Disaggregation enables independent scaling of prefill and decode capacity — an important lever when prompt lengths or generation lengths shift with workload type. A RAG pipeline with long context windows stresses prefill differently than a high-QPS chatbot; separating the stages lets teams tune cost allocation without re-provisioning monolithic GPU nodes. Running inference at CDN edge nodes reduces round-trip latency for globally distributed applications and sidesteps the single-region bottleneck common in centralized GPU clusters.
FIG. 02Disaggregated prefill and decode stages scale independently: compute-intensive prefill can batch requests; memory-intensive decode prioritizes latency per token.— Cloudflare Infire infrastructure
The broader market signal is consolidation risk for pure-play inference cloud vendors. Cloudflare's global network and existing enterprise relationships make it a credible default inference layer for organizations already routing traffic through its platform. Cockroach Labs' State of AI Infrastructure report corroborates the pressure: companies need more than performance upgrades — they need a fundamental shift in how systems are architected.

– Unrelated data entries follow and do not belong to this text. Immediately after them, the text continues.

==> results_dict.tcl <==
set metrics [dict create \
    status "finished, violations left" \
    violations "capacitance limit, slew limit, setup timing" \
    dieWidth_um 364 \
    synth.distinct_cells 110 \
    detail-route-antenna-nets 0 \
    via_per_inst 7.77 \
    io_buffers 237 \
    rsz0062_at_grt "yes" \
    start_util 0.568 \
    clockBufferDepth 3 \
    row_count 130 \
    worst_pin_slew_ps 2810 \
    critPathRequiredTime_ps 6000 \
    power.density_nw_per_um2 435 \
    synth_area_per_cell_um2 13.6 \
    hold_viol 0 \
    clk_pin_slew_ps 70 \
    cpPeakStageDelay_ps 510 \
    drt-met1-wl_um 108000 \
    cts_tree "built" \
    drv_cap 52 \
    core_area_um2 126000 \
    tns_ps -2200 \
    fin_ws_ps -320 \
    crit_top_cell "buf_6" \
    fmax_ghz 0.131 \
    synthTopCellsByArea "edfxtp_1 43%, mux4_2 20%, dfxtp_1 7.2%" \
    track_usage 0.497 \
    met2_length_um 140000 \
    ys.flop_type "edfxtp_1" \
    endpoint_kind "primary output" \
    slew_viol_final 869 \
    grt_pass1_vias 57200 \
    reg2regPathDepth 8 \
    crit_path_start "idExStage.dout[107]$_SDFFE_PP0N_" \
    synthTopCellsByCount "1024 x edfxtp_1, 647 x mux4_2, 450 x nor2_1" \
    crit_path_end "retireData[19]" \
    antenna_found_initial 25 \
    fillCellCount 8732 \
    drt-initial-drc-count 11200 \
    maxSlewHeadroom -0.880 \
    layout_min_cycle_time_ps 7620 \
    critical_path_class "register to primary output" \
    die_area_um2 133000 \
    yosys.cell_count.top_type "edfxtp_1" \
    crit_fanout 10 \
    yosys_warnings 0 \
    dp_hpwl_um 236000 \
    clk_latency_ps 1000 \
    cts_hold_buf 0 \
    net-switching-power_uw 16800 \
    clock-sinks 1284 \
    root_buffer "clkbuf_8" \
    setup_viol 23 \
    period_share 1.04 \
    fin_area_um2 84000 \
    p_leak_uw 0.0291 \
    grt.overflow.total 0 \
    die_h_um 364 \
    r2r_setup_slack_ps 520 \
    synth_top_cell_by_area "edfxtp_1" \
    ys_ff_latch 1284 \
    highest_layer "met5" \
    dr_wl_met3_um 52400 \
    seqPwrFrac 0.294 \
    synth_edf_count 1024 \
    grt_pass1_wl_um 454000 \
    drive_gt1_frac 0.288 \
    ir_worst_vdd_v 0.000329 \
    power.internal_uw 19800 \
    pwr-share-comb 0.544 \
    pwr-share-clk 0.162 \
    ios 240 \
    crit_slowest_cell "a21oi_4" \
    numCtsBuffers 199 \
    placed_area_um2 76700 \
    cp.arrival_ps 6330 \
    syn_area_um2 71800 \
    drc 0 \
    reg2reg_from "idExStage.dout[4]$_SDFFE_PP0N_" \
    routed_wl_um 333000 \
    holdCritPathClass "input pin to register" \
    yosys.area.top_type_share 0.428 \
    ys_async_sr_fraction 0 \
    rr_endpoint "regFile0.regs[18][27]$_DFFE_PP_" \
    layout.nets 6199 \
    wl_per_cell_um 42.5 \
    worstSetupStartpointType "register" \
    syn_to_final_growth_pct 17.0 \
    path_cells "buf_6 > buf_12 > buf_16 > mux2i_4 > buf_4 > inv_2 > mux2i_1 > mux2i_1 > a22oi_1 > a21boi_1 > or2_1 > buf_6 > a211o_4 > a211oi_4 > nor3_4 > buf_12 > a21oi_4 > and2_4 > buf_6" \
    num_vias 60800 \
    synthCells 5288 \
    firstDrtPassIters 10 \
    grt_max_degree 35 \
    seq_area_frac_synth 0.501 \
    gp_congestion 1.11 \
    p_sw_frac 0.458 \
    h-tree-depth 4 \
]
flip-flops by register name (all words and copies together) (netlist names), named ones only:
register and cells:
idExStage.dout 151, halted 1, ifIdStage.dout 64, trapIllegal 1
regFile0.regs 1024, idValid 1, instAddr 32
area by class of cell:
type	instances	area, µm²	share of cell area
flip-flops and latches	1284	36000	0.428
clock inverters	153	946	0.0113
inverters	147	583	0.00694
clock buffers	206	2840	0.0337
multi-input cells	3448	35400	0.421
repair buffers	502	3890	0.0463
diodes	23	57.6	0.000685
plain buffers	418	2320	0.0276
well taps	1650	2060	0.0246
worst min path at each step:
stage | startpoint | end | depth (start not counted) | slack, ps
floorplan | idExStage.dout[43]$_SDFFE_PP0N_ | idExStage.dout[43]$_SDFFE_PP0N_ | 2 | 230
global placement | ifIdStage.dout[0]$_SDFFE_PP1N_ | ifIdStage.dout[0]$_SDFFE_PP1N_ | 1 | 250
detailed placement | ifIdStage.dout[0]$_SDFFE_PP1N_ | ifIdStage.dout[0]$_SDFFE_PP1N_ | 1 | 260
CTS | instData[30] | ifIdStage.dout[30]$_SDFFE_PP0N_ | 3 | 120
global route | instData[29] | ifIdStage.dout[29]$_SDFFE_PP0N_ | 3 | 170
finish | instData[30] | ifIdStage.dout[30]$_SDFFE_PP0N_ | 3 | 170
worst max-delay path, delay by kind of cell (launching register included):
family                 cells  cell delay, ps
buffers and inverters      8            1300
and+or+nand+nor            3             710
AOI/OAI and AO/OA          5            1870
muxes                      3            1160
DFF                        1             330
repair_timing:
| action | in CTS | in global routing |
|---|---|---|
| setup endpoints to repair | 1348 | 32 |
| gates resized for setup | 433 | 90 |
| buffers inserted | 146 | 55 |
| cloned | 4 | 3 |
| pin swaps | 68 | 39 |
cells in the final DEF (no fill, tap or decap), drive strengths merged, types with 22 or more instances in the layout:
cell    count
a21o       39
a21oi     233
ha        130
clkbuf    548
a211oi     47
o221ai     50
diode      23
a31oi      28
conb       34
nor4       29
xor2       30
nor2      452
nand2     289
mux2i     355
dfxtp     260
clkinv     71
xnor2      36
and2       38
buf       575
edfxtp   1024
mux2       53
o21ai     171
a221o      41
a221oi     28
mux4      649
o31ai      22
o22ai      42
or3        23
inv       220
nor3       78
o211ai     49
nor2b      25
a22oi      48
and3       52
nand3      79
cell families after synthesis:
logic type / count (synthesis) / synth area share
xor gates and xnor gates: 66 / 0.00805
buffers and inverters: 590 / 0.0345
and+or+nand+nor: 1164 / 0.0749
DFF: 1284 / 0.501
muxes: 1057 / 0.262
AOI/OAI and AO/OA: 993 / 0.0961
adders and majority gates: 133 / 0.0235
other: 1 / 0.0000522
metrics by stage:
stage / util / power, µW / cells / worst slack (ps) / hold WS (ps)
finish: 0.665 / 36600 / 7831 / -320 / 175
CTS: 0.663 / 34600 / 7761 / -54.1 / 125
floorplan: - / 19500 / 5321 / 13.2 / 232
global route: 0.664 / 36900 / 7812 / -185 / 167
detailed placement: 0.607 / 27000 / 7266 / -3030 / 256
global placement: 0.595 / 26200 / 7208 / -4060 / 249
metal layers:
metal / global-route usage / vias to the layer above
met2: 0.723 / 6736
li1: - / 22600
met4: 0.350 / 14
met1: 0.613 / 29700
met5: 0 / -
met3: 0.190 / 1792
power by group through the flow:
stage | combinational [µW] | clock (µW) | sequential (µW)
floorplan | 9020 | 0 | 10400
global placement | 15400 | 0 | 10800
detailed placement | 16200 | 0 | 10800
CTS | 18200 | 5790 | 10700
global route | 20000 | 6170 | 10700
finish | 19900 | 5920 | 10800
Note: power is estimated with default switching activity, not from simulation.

Open questions remain around pricing transparency, SLA commitments for GPU availability, and whether Infire's optimizations extend to fine-tuned or quantized model variants beyond the publicly demonstrated checkpoints. The engineering is credible and efficiency numbers are specific — but the competitive test is whether enterprises will trust a CDN vendor for mission-critical inference workloads.